Hitachi contractors were doing what was supposed to be a routine upgrade to the State Data Center in Salem when a connectivity issue caused the system to go down, KGW News reported state spokesman Matt Shelby as saying. “Hitachi worked overnight to fix the problem. All state agency websites were affected, but no data was lost,” the station said. The outage started at 7 p.m. Monday and was repaired by Tuesday morning, while state services were restored by midday.
Up to 90 percent of the weekly unemployment benefits are normally processed on Monday nights, according to an AP story in The Columbian.
Other issues, according to Oregon Public Radio and The Oregonian, included:
- Inability for the state’s more than 90 agencies to communicate directly with each other via email
- Any jobs that needed to pull data from the data center couldn’t run
- The Department of Transportation TripCheck was down
- The Department of Forestry, which was fighting a fire in Prineville (ironically, where Facebook has one of its data centers) didn’t have access to email or database forms
- 35 applications for food stamps scheduled for overnight processing were delayed
Ironically, to a certain extent Oregon brought this on itself by planning to consolidate its various state data centers into the single State Data Center in 2004. “The State Data Center was authorized in July 2004 to consolidate the computer operations of the 12 largest agencies,” notes the Statesman-Journal. “A $20 million building on Airport Road SE houses the center, which opened in fall 2005. Lawmakers in 2005 approved $43.6 million for the consolidation process.” But in July, 2008 — almost exactly five years ago — the state’s plan for consolidating data centers was sharply criticized for not adequately consolidating the servers themselves.
The system has also been plagued by crashes. In October, 2009, a network failure on the State Data Center system caused an overload on the unemployment system, shutting it down for 12 hours. In October, 2011, unemployment payments were delayed a day because a computer upgrade had “unintended consequences.” Then in May, 2012, a number of state websites were down for most of a day due to problems in a Texas data center that stored their content.
That was just two months after the Secretary of State’s office performed an audit of the department, noting that it needed improvement in the area of disaster recovery. That letter referenced the Federal Information Systems Controls Audit Manual, which notes, among other things, that “Spare or backup hardware is used to provide a high level of system availability for critical and sensitive applications.”
And, a month ago, three senior officials in the Department of Employment lost their jobs due in part to problems with the department’s computer systems. “Audit after audit exposed leadership problems that festered as they agency wasted as much as $30 million on computer software programs that didn’t work,” reported The Oregonian. “IT employees ‘are appointed to positions that they may or may not be suitable for, they are not coached and then their job duties were significantly changed.’ It said that the IT division needed “leadership, governance, priority setting, methodology, contract administration and appropriate HR practices.”
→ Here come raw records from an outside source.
**src/rtl/lcd_init_sequencer_pkg.sv**
```systemverilog
// Shared HD44780 definitions: instruction bytes, init sequencer state encoding and helpers.
// The button-driven LCD controller imports the same instruction constants.
package lcd_init_sequencer_pkg;

  localparam logic [7:0] FUNC_SET_8B_2L = 8'h38;
  localparam logic [7:0] DISP_OFF       = 8'h08;
  localparam logic [7:0] CLEAR          = 8'h01;
  localparam logic [7:0] HOME           = 8'h02;
  localparam logic [7:0] ENTRY_INC      = 8'h06;
  localparam logic [7:0] DISP_ON        = 8'h0C;

  localparam int NUM_CMDS = 8;

  typedef enum logic [2:0] {
    ST_POWERUP = 3'd0,
    ST_SETUP   = 3'd1,
    ST_EHIGH   = 3'd2,
    ST_HOLD    = 3'd3,
    ST_GAP     = 3'd4,
    ST_DONE    = 3'd5
  } state_t;

  // Clear and return-home need the long execution time.
  function automatic logic is_long_gap(input logic [7:0] cmd);
    return (cmd == CLEAR) || (cmd == HOME);
  endfunction

  function automatic int max4(input int a, input int b, input int c, input int d);
    int m;
    m = a;
    if (b > m) m = b;
    if (c > m) m = c;
    if (d > m) m = d;
    return m;
  endfunction

endpackage

```
**src/rtl/lcd_init_rom.sv**
```systemverilog
// Combinational init command table: 3-bit index to instruction byte plus long-gap flag.
module lcd_init_rom
  import lcd_init_sequencer_pkg::*;
(
  input  logic [2:0] idx,
  output logic [7:0] cmd,
  output logic       long_gap
);

  always_comb begin
    cmd = DISP_ON;
    case (idx)
      3'd0, 3'd1, 3'd2, 3'd3: cmd = FUNC_SET_8B_2L;
      3'd4:                   cmd = DISP_OFF;
      3'd5:                   cmd = CLEAR;
      3'd6:                   cmd = ENTRY_INC;
      default:                cmd = DISP_ON;
    endcase
    long_gap = is_long_gap(cmd);
  end

endmodule

```
**src/rtl/lcd_init_sequencer.sv**
```systemverilog
// HD44780 power-on init sequencer: power-up wait, then eight E-strobed instructions, then DONE.
// Outputs are registered decodes of the current state, so they trail the state register by one cycle.
//
// state   | meaning
// POWERUP | waiting POWERUP_CYCLES after reset
// SETUP   | one cycle of data setup before E rises
// EHIGH   | E high for E_HIGH_CYCLES
// HOLD    | one cycle of data hold after E falls
// GAP     | instruction execution time (short or long)
// DONE    | sequence finished, bus handed to button path
module lcd_init_sequencer
  import lcd_init_sequencer_pkg::*;
#(
  parameter int POWERUP_CYCLES   = 1_000_000,
  parameter int E_HIGH_CYCLES    = 25,
  parameter int CMD_GAP_CYCLES   = 2_500,
  parameter int CLEAR_GAP_CYCLES = 100_000
) (
  input  logic       clk,
  input  logic       rst,
  input  logic       reinit,
  output logic [7:0] data_init_lcd,
  output logic       RS_init_lcd,
  output logic       RW_init_lcd,
  output logic       E_init_lcd,
  output logic       init_complete_flag
);

  localparam int MAX_P = max4(POWERUP_CYCLES, E_HIGH_CYCLES, CMD_GAP_CYCLES, CLEAR_GAP_CYCLES);
  localparam int CW    = $clog2(MAX_P) + 1;

  localparam logic [CW-1:0] PU_LAST    = CW'(POWERUP_CYCLES - 1);
  localparam logic [CW-1:0] EH_LAST    = CW'(E_HIGH_CYCLES - 1);
  localparam logic [CW-1:0] GAP_LAST   = CW'(CMD_GAP_CYCLES - 1);
  localparam logic [CW-1:0] CLEAR_LAST = CW'(CLEAR_GAP_CYCLES - 1);

  state_t        state, state_nxt;
  logic [CW-1:0] cnt, cnt_nxt;
  logic [2:0]    idx, idx_nxt;
  logic [7:0]    cmd;
  logic          long_gap;

  logic [7:0]    data_nxt;
  logic          e_nxt;
  logic          flag_nxt;

  lcd_init_rom u_rom (
    .idx      (idx),
    .cmd      (cmd),
    .long_gap (long_gap)
  );

  always_ff @(posedge clk) begin
    if (rst) begin
      state              <= ST_POWERUP;
      cnt                <= '0;
      idx                <= '0;
      data_init_lcd      <= 8'h00;
      RS_init_lcd        <= 1'b0;
      RW_init_lcd        <= 1'b0;
      E_init_lcd         <= 1'b0;
      init_complete_flag <= 1'b0;
    end else begin
      state              <= state_nxt;
      cnt                <= cnt_nxt;
      idx                <= idx_nxt;
      data_init_lcd      <= data_nxt;
      RS_init_lcd        <= 1'b0;
      RW_init_lcd        <= 1'b0;
      E_init_lcd         <= e_nxt;
      init_complete_flag <= flag_nxt;
    end
  end

  always_comb begin
    state_nxt = state;
    cnt_nxt   = cnt + CW'(1);
    idx_nxt   = idx;
    data_nxt  = 8'h00;
    e_nxt     = 1'b0;
    flag_nxt  = 1'b0;

    case (state)
      ST_POWERUP: begin
        if (cnt == PU_LAST) begin
          state_nxt = ST_SETUP;
          cnt_nxt   = '0;
          idx_nxt   = '0;
        end
      end
      ST_SETUP: begin
        data_nxt  = cmd;
        state_nxt = ST_EHIGH;
        cnt_nxt   = '0;
      end
      ST_EHIGH: begin
        data_nxt = cmd;
        e_nxt    = 1'b1;
        if (cnt == EH_LAST) begin
          state_nxt = ST_HOLD;
          cnt_nxt   = '0;
        end
      end
      ST_HOLD: begin
        data_nxt  = cmd;
        state_nxt = ST_GAP;
        cnt_nxt   = '0;
      end
      ST_GAP: begin
        data_nxt = cmd;
        if (cnt == (long_gap ? CLEAR_LAST : GAP_LAST)) begin
          cnt_nxt = '0;
          if (idx == 3'(NUM_CMDS - 1)) begin
            state_nxt = ST_DONE;
          end else begin
            idx_nxt   = idx + 3'd1;
            state_nxt = ST_SETUP;
          end
        end
      end
      ST_DONE: begin
        flag_nxt = 1'b1;
        cnt_nxt  = '0;
        // reinit skips the power-up wait; it is only looked at here.
        if (reinit) begin
          state_nxt = ST_SETUP;
          idx_nxt   = '0;
        end
      end
      default: begin
        state_nxt = ST_POWERUP;
        cnt_nxt   = '0;
        idx_nxt   = '0;
      end
    endcase
  end

endmodule

```
**config.mk**
```make
export PLATFORM = sky130hd
export DESIGN_NAME = lcd_init_sequencer
export DESIGN_NICKNAME = d
export VERILOG_FILES = /design/src/rtl/lcd_init_sequencer_pkg.sv /design/src/rtl/lcd_init_rom.sv /design/src/rtl/lcd_init_sequencer.sv
export SDC_FILE = /design/constraint.sdc
export NUM_CORES = 1
export LEC_CHECK = 0
export ABC_AREA = 0
export CAP_MARGIN = 20
export CORE_ASPECT_RATIO = 0.5
export CORE_MARGIN = 5
export CORE_UTILIZATION = 30
export DETAILED_ROUTE_END_ITERATION = 12
export PLACE_DENSITY = 0.54
export SKIP_LAST_GASP = 1
export SYNTH_ARGS = -nofsm -noshare
export SYNTH_HDL_FRONTEND = slang
export SYNTH_SLANG_ARGS = --single-unit
```
**constraint.sdc**
```tcl
create_clock -name clk -period 3.4 [get_ports clk]
set_input_delay 0.68 -clock clk [delete_from_list [all_inputs] [get_ports clk]]
set_output_delay 0.68 -clock clk [all_outputs]
set_load 0.005 [all_outputs]
```
# Yosys cells after proc, flatten, opt, wreduce, memory -nomap -nowiden
# Index checks and enable logic that the tools add are counted.
[classes]
muxes = 19
add_sub_neg = 2
n_reduce_logical = 9
n_eq_ne = 22
bitwise_logic = 2
[op_table]
columns = ["op", "n"]
rows = [
  ["two-way mux 21 bit", 3],
  ["case mux 21 bit (3 select lines)", 1],
  ["two-way mux 3 bit", 9],
  ["case mux 6 bit (4 select lines)", 1],
  ["adder 21 x 1 -> 21 bit (second input constant)", 1],
  ["== test 21 x 17 -> 1 bit", 1],
  ["== test 21 x 20 -> 1 bit (second input constant)", 1],
  ["== test 21 x 5 -> 1 bit (second input constant)", 1],
  ["== test 3 bit (second input constant)", 6],
  ["case mux 3 bit (6 select lines)", 1],
  ["two-way mux 17 bit", 1],
  ["== test 3 x 2 -> 1 bit (second input constant)", 4],
  ["case mux 3 bit (4 select lines)", 1],
  ["inequality test 2 bit (second input constant)", 5],
  ["OR reduction 4 bit", 2],
  ["== test 3 x 1 -> 1 bit (second input constant)", 2],
  ["== test 6 x 1 -> 1 bit (second input constant)", 1],
  ["== test 6 x 2 -> 1 bit (second input constant)", 1],
  ["zero test 3 bit", 2],
  ["AND reduction 5 bit", 1],
  ["AND reduction 4 bit", 1],
  ["adder 3 x 1 -> 3 bit (second input constant)", 1],
  ["OR reduction 3 bit", 1],
  ["two-way mux 1 bit", 2],
  ["3 further kinds", 4],
]
[word_totals]
register_bits = 37
word_cells = 60
input_bits = 3

# Depth between registers and ports, before layout
# Gate-level depths: netlist of run 1.
[depth]
depth_word = 9
mapped_depth = 8
ltp_nobuf = 7

# Cells and area by module
# Synthesis of run 1 repeated with hierarchy kept, for this count alone.
[hier_totals]
cells_unflattened = 209
area_unflattened_um2 = 1829.3
[by_module_without_submodules]
columns = ["module", "area_per_inst_um2", "instances", "cells_each"]
rows = [
  ["lcd_init_sequencer", 1750.4, 1, 198],
  ["lcd_init_rom", 78.8, 1, 11],
]

# Worst setup path before layout of run 1
# Ideal clock, no wire load.
[synth_timing]
path_type = "register to register"
start = "reg cnt[14]"
end = "reg idx[0]"
stages_incl_launch_ff = 6
t_required_ns = 3.277
setup_ns = 0.123
slack_ns = 1.399
arrival_ns = 1.878
cell_sequence = "dfxtp_1 > or4_4 > nor4_2 > nand4_2 > a31oi_4 > mux2_1"
[synth_between]
elab_chain_len = 3
elab_cells_between_ends = 5
[synth_lines]
columns = ["item", "line", "rtl"]
rows = [
  ["start, declared", "lcd_init_sequencer.sv:38", "logic [CW-1:0] cnt, cnt_nxt;"],
  ["start signal, assigned", "lcd_init_sequencer.sv:65", "cnt <= cnt_nxt;"],
  ["== test 21 x 17 -> 1 bit or == test 21 x 20 -> 1 bit (tied branches)", "lcd_init_sequencer.sv:111, lcd_init_sequencer.sv:85", ""],
  ["inequality test 2 bit (no line)", "-", ""],
  ["AND reduction 5 bit (no line) *", "-", ""],
  ["end signal, assigned", "lcd_init_sequencer.sv:66", "idx <= idx_nxt;"],
  ["end, declared", "lcd_init_sequencer.sv:39", "logic [2:0] idx, idx_nxt;"],
]
# Every way passes the cells marked *; elsewhere a longest branch is shown, timed or not.
# A chain may end at the register's enable or synchronous reset.

# Worst setup path in the final report of run 1
[layout_timing]
start = "reg idx[0]"
end = "reg cnt[7]"
[layout_between]
elab_chain_len = 9
elab_cells_between_ends = 16
[layout_lines]
columns = ["item", "line", "rtl"]
rows = [
  ["== test 3 x 1 -> 1 bit, or another cell as far along", "lcd_init_rom.sv:12", "case (idx)"],
  ["OR reduction 4 bit", "lcd_init_rom.sv:12", ""],
  ["case mux 6 bit (4 select lines) *", "lcd_init_rom.sv:12", ""],
  ["== test 6 x 1 -> 1 bit or == test 6 x 2 -> 1 bit (tied branches)", "lcd_init_sequencer_pkg.sv:25", "return (cmd == CLEAR) || (cmd == HOME);"],
  ["logical OR 1 bit *", "lcd_init_sequencer_pkg.sv:25", ""],
  ["two-way mux 17 bit *", "lcd_init_sequencer.sv:111", "if (cnt == (long_gap ? CLEAR_LAST : GAP_LAST)) begin"],
  ["== test 21 x 17 -> 1 bit *", "lcd_init_sequencer.sv:111", ""],
  ["two-way mux 21 bit *", "lcd_init_sequencer.sv:111", ""],
  ["case mux 21 bit (3 select lines) *", "lcd_init_sequencer.sv:83", "case (state)"],
]
# Marked as above.

==> results of run 1 <==
area by class of cell:
type	instances	area share, %
clock buffer	7	6.86
sequential	34	32.7
multi-input combinational	157	49.5
clock inverter	1	0.241
timing repair buffer	11	5.17
tap	73	4.39
inverter	6	1.08
Yosys cell counts, types with 5 or more instances:
cell type | instances | area share (%)
dfxtp_1 | 34 | 38
nor3_1 | 27 | 7.5
nor2_1 | 16 | 3.3
nand2_1 | 15 | 3.1
xnor2_1 | 13 | 6.3
nand3_1 | 11 | 3.1
ha_1 | 8 | 5.6
buf_4 | 7 | 2.9
clkbuf_1 | 7 | 1.5
nand2b_1 | 7 | 2.4
xor2_1 | 7 | 3.4
inv_1 | 6 | 1.3
nor4_1 | 6 | 2.1
or3_1 | 5 | 1.7
worst max path at each step:
stage | cells past startpoint | startpoint | endpoint
2_1_floorplan | 5 | cnt[14] | idx[0]
3_3_place_gp | 7 | idx[0] | cnt[8]
3_5_place_dp | 7 | idx[0] | cnt[6]
4_1_cts | 7 | idx[0] | cnt[7]
5_1_grt | 7 | idx[0] | cnt[7]
6_report | 7 | idx[0] | cnt[7]
cell families after synthesis:
group | after synthesis | synth area share, %
buffers and inverters | 20 | 5.63
AOI/OAI and AO/OA | 14 | 6.05
muxes | 5 | 2.99
xor gates and xnor gates | 20 | 9.73
adders and majority gates | 8 | 5.56
and+or+nand+nor | 106 | 32.0
other | 1 | 0.208
DFF | 34 | 37.8
layer usage:
layer	vias to the layer above	part of all wire, %	global-route usage (%)	wire length [um]
met5	-	0	0	0
met4	0	0.78	3.14	29
met3	2	4.1	3.13	151
met2	28	44	15.8	1610
met1	691	52	14.0	1910
li1	736	-	-	-
worst reg2reg max path: cells and delay by family (launching register included):
kind	cells	cell delay, ns
and+or+nand+nor	3	0.83
DFF	1	0.34
adders and majority gates	2	0.46
buffers and inverters	1	0.30
AOI/OAI and AO/OA	1	0.57
registers in the layout (all words and copies together), names as in the netlist:
signal,count
E_init_lcd,1
cnt,21
data_init_lcd,5
idx,3
init_complete_flag,1
state,3
through the flow:
stage               std cells  cell area [um2]  total power [mW]  hold slack (ns)  utilization [%]
detailed placement        281             1930             0.560            0.502             34.1
finish                    289             2080             0.995            0.507             36.8
global placement          281             1930             0.558            0.493             34.1
floorplan                 211             1810             0.532            0.462                -
CTS                       289             2080              1.01            0.510             36.8
global route              289             2080              1.04            0.541             36.8
power by group:
group / switching [mW] / internal (mW)
Sequential: 0.0194 / 0.415
Combinational: 0.0676 / 0.0484
Clock: 0.155 / 0.290
Total: 0.242 / 0.753
cells in the final DEF, fill, tap and decap left out, types with 2 or more instances in the layout:
master           instances
nor4_1                   6
or3_1                    5
clkdlybuf4s50_1         10
xor2_1                   7
inv_1                    6
nand2b_1                 7
or4_1                    2
conb_1                   4
ha_1                     8
and4_1                   2
xnor2_1                 13
nor2_1                  16
a211oi_1                 2
nand2_1                 15
nor3_1                  27
mux2_1                   2
clkbuf_16                5
nand4_1                  3
nand3_1                 11
nor4_2                   2
and3_1                   3
o21ai_0                  3
nor3b_1                  2
a21oi_1                  3
dfxtp_1                 34
mux2i_1                  2
==> summary.txt, run 1 <==
Outcome
  • Status: finished, final reports clean

CTS
  • Num Clock Sinks: 34
  • Root Driver: clkbuf_16
  • CTS tree: yes
  • H-tree levels: 2
  • Post-CTS Setup Repair Bufs: 0
  • Clock Tree Buf Depth: 2
  • CTS Hold Bufs: 0
  • Total CTS buffers: 5
  • Clk slew on worst S/H paths: 0.05 ns
  • Clock latency on the worst-skew pair: 0.27 ns
  • Post-cts gate resize count: 0

Worst setup path
  • Slowest CP cell: a31oi_2
  • CP Launch Type: register
  • Delay of the slowest critical-path stage: 0.57 ns
  • R2R Path Start: idx[0]
  • Setup CP Type: reg -> reg
  • RR Endpoint: cnt[7]
  • CP Data Required Time: 3.52 ns
  • CP Buf/Inv Count: 1
  • Worst path cell trace: ha_1, ha_1, nor4_1, nand4_2, a31oi_2, buf_4, nor3_1
  • Reg2Reg Setup Slack: 0.75 ns
  • Crit. End Element: register
  • Most frequent CP cell: ha_1
  • CP arrival: 2.77 ns
  • Worst r2r path cells: 7
  • Critical-path maximum fanout: 11
  • CP top delay family: simple AND/OR/NAND/NOR gates

Placement
  • Routability Congestion: 0.768
  • Placement Setup Slack: 0.754 ns
  • I/O Buffers: 10
  • HPWL Detailed: 2.62 mm

Layout
  • Layout area overhead: 15.5%
  • Area of the multi-input gates: 1030 um2
  • Layout fillers: 576
  • Layout cells sized above 1: 6.94%
  • Register Area: 681 um2
  • # diodes: 0
  • Layout net count: 226

Die
  • # rows: 19
  • Die Width: 120 um
  • Chip Height: 64.8 um
  • Die area: 7750 um2
  • Top Ports: 15
  • Initial Util: 31.8%
  • Core Area: 5660 um2

Routing
  • Drt drc: 0
  • Avg WL per Cell: 12.8 um
  • Detailed-route vias per instance: 5.04
  • Via count: 1,457
  • Iter 0 DRT Violations: 84
  • ANT nets after route: 0
  • Routed WL: 3.70 mm
  • Drt first pass iters: 4

Global routing
  • First-pass GRT wire length: 6.58 mm
  • Largest net degree at the start of global routing: 22
  • Initial antenna violation count: 0
  • Grt ovf: 0
  • GRT Overall Usage: 10.3%
  • Vias in the first global route: 1,396

STA
  • Tmin final: 2.65 ns
  • Setup TNS: 0 ns
  • Slew margin rel.: 51.5%
  • Worst Tran Pin Value: 0.727 ns
  • FMAX: 378 MHz
  • Layout Skew: 0.00477 ns
  • Final Worst Setup Slack: 0.754 ns
  • RSZ-0062 raised after global routing: false
  • Crit share post-route: 77.8%
  • Pins Over Slew Limit: 0
  • Final setup viols: 0
  • Final count of hold timing violations: 0

Synth
  • Warnings from Yosys: 0
  • Seq/Total Area, Yosys: 37.8%
  • Async S/R FF share, synth: 0%
  • Syn avg cell area: 8.66 um2
  • Synth Register Bits: 34
  • Number of enable flip-flop cells after synthesis: 0
  • Mapped Cells: 208
  • Area of the mapped netlist: 1800 um2
  • Post-synth cell types: 38
  • Main synth FF type: dfxtp_1

Hold path
  • Hold path depth: 1
  • Startpoint of the worst hold path: cnt[0]
  • Worst hold path class: reg -> reg
  • Hold endpoint: cnt[0]

Power
  • Worst IR Drop VDD: 224 uV
  • Leak: 0.705 nW
  • Pwr Density: 478 nW/um2

Run
  • Max Cap Viol: 0
(Power assumes the default switching activity.)
==> run 2: changes to the inputs <==
Settings changed: PLACE_DENSITY 0.54 to 0.55.
Clock period 3.4 ns to 2.2 ns, I/O delays scaled along.
==> run 2 against run 1 <==
  * Non-clock buffer count up 18
  * Critical path depth down 2
  * Flip-flop and latch count unchanged
  * Setup slack worse by 0.65 ns
  * Maximum frequency up 26%
  * Clock power up 56%
  * Design area up 8.5%
  * Sequential share of layout area down 2.5 points
  * Power up 59%
==> summary.txt, run 2 (same netlist as run 1, synthesis figures left out) <==
Layout
  • Layout cells sized above 1: 15.8% (+8.9 points)
  • Top reg by flops: cnt
  • Max reg flops: 21 (unchanged)
  • Layout area overhead: 25.4%
  • Layout Cells excl Fill: 307 (+6.2%)
  • Top flop regs: cnt x21, data_init_lcd x5
  • Layout net count: 244 (+8.0%)
  • Layout fillers: 565 (-1.9%)
  • # diodes: 0 (unchanged)
  • Fin util: 39.9% (+3.1 points)
  • Most frequent cells in the layout: 33 x dfxtp_1, 25 x nor3_1, 17 x buf_4, 16 x nor2_1, 15 x nand2_1
  • Commonest non-fill, non-tap cell in the layout: dfxtp_1

Placement
  • Placement Setup Slack: 0.0483 ns (-0.705 ns)
  • HPWL Detailed: 2.88 mm (+10%)
  • Post-Place Cells: 299 (+6.4%)
  • Routability Congestion: 0.831 (+8.1%)
  • I/O Buffers: 10 (unchanged)

Worst setup path
  • Critical-path maximum fanout: 4 (-7)
  • CP arrival: 2.26 ns (-0.51 ns)
  • CP Launch Type: register
  • Worst r2r path cells: 5 (-2)
  • Setup CP Type: reg -> reg
  • CP Data Required Time: 2.36 ns (-1.16 ns)
  • Crit. End Element: register

Die
  • Top Ports: 15 (unchanged)
  • # rows: 19 (unchanged)
  • Initial Util: 31.8% (unchanged)
  • Chip Height: 64.8 um (unchanged)
  • Die area: 7750 um2 (unchanged)
  • Die Width: 120 um (unchanged)
  • Core Area: 5660 um2 (unchanged)

CTS
  • Post-CTS Setup Repair Bufs: 0 (unchanged)
  • Total CTS buffers: 5 (unchanged)
  • Num Clock Sinks: 34 (unchanged)
  • CTS tree: yes
  • Root Driver: clkbuf_16
  • H-tree levels: 2 (unchanged)
  • Clk slew on worst S/H paths: 0.05 ns (about the same)
  • Clock Tree Buf Depth: 2 (unchanged)
  • Clock latency on the worst-skew pair: 0.28 ns (about the same)

Hold path
  • Hold path depth: 1 (unchanged)
  • Worst hold path class: reg -> reg

Routing
  • Drt first pass iters: 4 (unchanged)
  • Via count: 1,481 (+1.6%)
  • Detailed-route vias per instance: 4.82 (-4.3%)
  • Avg WL per Cell: 12.9 um (+1.1%)
  • Iter 0 DRT Violations: 105 (+25%)
  • Drt drc: 0 (unchanged)
  • Routed WL: 3.97 mm (+7.4%)
  • ANT nets after route: 0 (unchanged)

Global routing
  • Vias in the first global route: 1,406 (+0.72%)
  • First-pass GRT wire length: 6.82 mm (+3.8%)
  • GRT Overall Usage: 11.0% (+0.76 points)
  • Grt ovf: 0 (unchanged)
  • Largest net degree at the start of global routing: 22 (unchanged)
  • Initial antenna violation count: 0 (unchanged)

STA
  • Tmin final: 2.10 ns (-0.548 ns)
  • Setup TNS: 0 ns (unchanged)
  • Crit share post-route: 95.4% (+18 points)
  • RSZ-0062 raised after global routing: false
  • Pins Over Slew Limit: 0 (unchanged)
  • Final count of hold timing violations: 0 (unchanged)
  • FMAX: 477 MHz (+26%)
  • Layout Skew: 0.00414 ns (-0.000635 ns)
  • Final Worst Setup Slack: 0.102 ns (-0.652 ns)
  • Final setup viols: 0 (unchanged)

Power
  • Worst IR Drop VDD: 342 uV (+53%)
  • Leak: 0.813 nW (+15%)
  • Pwr Density: 702 nW/um2 (+47%)

Run
  • Max Cap Viol: 0 (unchanged)

Outcome
  • Status: finished, final reports clean
-- run 2: path summary, 6_finish.rpt --
kind,from,end,slack [ns]
setup / recovery,cnt[14],idx[0],0.10
hold / removal,idx[2],data_init_lcd[3],0.51
setup reg to reg,cnt[14],idx[0],0.10
hold reg to reg,idx[2],data_init_lcd[3],0.51
-- run 2: through the flow --
step | area [um2] | power, mW | hold WS (ns)
floorplan | 1810 | 0.823 | 0.462
global placement | 2090 | 0.900 | 0.501
detailed placement | 2090 | 0.904 | 0.507
CTS | 2240 | 1.60 | 0.520
global route | 2260 | 1.66 | 0.534
finish | 2260 | 1.58 | 0.513
-- run 2: critical path, cell delays in order (launching register included) --
cell	delay, ns
dfxtp_1	0.34
or4_4	0.56
nor4_2	0.30
nand4_2	0.21
a31oi_4	0.25
mux2_1	0.34
-- run 2: routing by layer --
layer  part of all wire, %  up-vias  GRT usage [%]  wire length, um
met5                     0        -              0                0
met4                   1.6        0           5.14               63
met3                   3.2        7           2.87              129
met2                    45       16           17.1             1770
met1                    51      681           14.6             2010
li1                      -      777              -                -
-- run 2: final cells by class --
cell class,count,area (um2),area share (%)
Clock inverter,1,5.00,0.222
Multi-Input combinational cell,157,1050,46.3
Inverter,6,22.5,0.998
Tap cell,73,91.3,4.05
Clock buffer,7,143,6.32
Sequential cell,34,682,30.2
Timing Repair Buffer,29,268,11.9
State officials pointed out that no data was lost in the recent incident, and that it was simply a matter of access to the systems that was lost for a day.
This is not to pick on Oregon; as IEEE Spectrum pointed out, the state government computer systems of New Mexico, Kansas, North Carolina, New Jersey, and Iowa all ran into problems that same week. These incidents do demonstrate, though, the challenges for citizens needing services — who tend to be the less computer-savvy ones — when the increasingly computerized state computer systems run into problems.
“Just who in their right mind upgrades a live system?” noted one commenter.
Analyst Greg Schulz of Storage I/O agrees, calling it “CYA 101.” “Anytime there is a person involved — regardless of if it’s hardware, cables, software, firmware, configurations or physical environments –something can happen,” he writes. “If the vendor drops the ball or a cable or card or something else and causes an outage or downtime, it is their responsibility to discuss those issues. However, it is also the customer’s responsibility to discuss why they let the vendor do something during that time without taking adequate precautions. Likewise, if the storage system was a single point of failure for an important system, then there is the responsibility to discuss the cost cutting concerns of others and have them justify why a redundant solution is not needed.”